[Data provided Boundary: Start]

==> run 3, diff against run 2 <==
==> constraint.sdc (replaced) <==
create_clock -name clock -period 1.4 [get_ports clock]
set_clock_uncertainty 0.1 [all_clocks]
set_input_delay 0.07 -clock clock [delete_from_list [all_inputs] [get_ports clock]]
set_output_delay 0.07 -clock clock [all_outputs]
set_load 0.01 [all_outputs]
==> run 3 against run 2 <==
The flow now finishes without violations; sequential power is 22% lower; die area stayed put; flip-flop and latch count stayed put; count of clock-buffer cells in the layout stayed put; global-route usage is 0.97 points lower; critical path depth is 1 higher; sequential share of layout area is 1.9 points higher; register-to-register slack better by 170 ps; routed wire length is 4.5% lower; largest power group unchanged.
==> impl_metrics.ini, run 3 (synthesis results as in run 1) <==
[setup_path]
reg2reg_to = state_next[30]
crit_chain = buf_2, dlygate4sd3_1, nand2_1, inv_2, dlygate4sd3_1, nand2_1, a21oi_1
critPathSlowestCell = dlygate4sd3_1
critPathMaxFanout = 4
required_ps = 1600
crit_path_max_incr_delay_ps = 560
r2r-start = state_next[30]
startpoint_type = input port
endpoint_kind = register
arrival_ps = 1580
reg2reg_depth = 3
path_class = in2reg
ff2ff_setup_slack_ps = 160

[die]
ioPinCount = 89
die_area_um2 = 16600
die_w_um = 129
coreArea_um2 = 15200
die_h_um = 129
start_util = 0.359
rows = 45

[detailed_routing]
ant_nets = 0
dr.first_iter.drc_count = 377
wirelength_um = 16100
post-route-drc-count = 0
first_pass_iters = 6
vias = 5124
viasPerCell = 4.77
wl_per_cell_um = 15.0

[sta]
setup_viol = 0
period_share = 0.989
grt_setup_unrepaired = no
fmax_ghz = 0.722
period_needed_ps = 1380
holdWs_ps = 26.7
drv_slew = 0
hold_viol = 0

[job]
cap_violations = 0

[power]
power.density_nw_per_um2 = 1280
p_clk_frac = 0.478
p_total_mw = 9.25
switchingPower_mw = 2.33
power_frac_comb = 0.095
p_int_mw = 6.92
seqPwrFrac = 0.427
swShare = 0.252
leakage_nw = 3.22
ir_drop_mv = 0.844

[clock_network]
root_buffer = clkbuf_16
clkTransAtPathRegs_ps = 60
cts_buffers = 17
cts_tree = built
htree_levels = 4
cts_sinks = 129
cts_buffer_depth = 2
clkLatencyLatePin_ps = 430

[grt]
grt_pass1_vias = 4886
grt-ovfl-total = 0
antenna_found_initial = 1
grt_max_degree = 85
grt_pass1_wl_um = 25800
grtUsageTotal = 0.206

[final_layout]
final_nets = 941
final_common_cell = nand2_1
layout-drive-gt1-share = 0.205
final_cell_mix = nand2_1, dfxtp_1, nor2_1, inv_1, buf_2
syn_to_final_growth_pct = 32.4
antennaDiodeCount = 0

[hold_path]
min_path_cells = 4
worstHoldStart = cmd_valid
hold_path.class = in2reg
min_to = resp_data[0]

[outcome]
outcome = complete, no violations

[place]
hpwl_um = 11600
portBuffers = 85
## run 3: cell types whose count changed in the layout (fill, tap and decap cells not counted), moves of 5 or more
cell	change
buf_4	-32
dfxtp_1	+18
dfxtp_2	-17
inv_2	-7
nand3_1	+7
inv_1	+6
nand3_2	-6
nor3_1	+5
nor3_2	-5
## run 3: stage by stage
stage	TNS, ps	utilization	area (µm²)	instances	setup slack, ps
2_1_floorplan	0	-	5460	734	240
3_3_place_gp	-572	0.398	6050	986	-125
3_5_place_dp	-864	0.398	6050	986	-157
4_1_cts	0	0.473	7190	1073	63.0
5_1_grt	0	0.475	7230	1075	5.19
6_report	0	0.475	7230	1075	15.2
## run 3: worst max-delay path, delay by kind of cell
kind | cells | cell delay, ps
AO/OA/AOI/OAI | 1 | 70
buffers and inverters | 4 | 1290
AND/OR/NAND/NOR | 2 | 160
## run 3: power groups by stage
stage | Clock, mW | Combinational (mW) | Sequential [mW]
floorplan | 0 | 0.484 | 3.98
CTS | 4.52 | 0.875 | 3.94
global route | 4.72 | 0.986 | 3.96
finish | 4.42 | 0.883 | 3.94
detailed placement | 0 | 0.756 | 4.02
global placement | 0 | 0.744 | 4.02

[Data provided Boundary: End]

◆ Assigned task ◆
Transcribe exactly, and only, the lines from the opening line of the records through the line containing "run 3 against".

◆ Response area ◆
==> run 3, diff against run 2 <==
==> constraint.sdc (replaced) <==
create_clock -name clock -period 1.4 [get_ports clock]
set_clock_uncertainty 0.1 [all_clocks]
set_input_delay 0.07 -clock clock [delete_from_list [all_inputs] [get_ports clock]]
set_output_delay 0.07 -clock clock [all_outputs]
set_load 0.01 [all_outputs]
==> run 3 against run 2 <==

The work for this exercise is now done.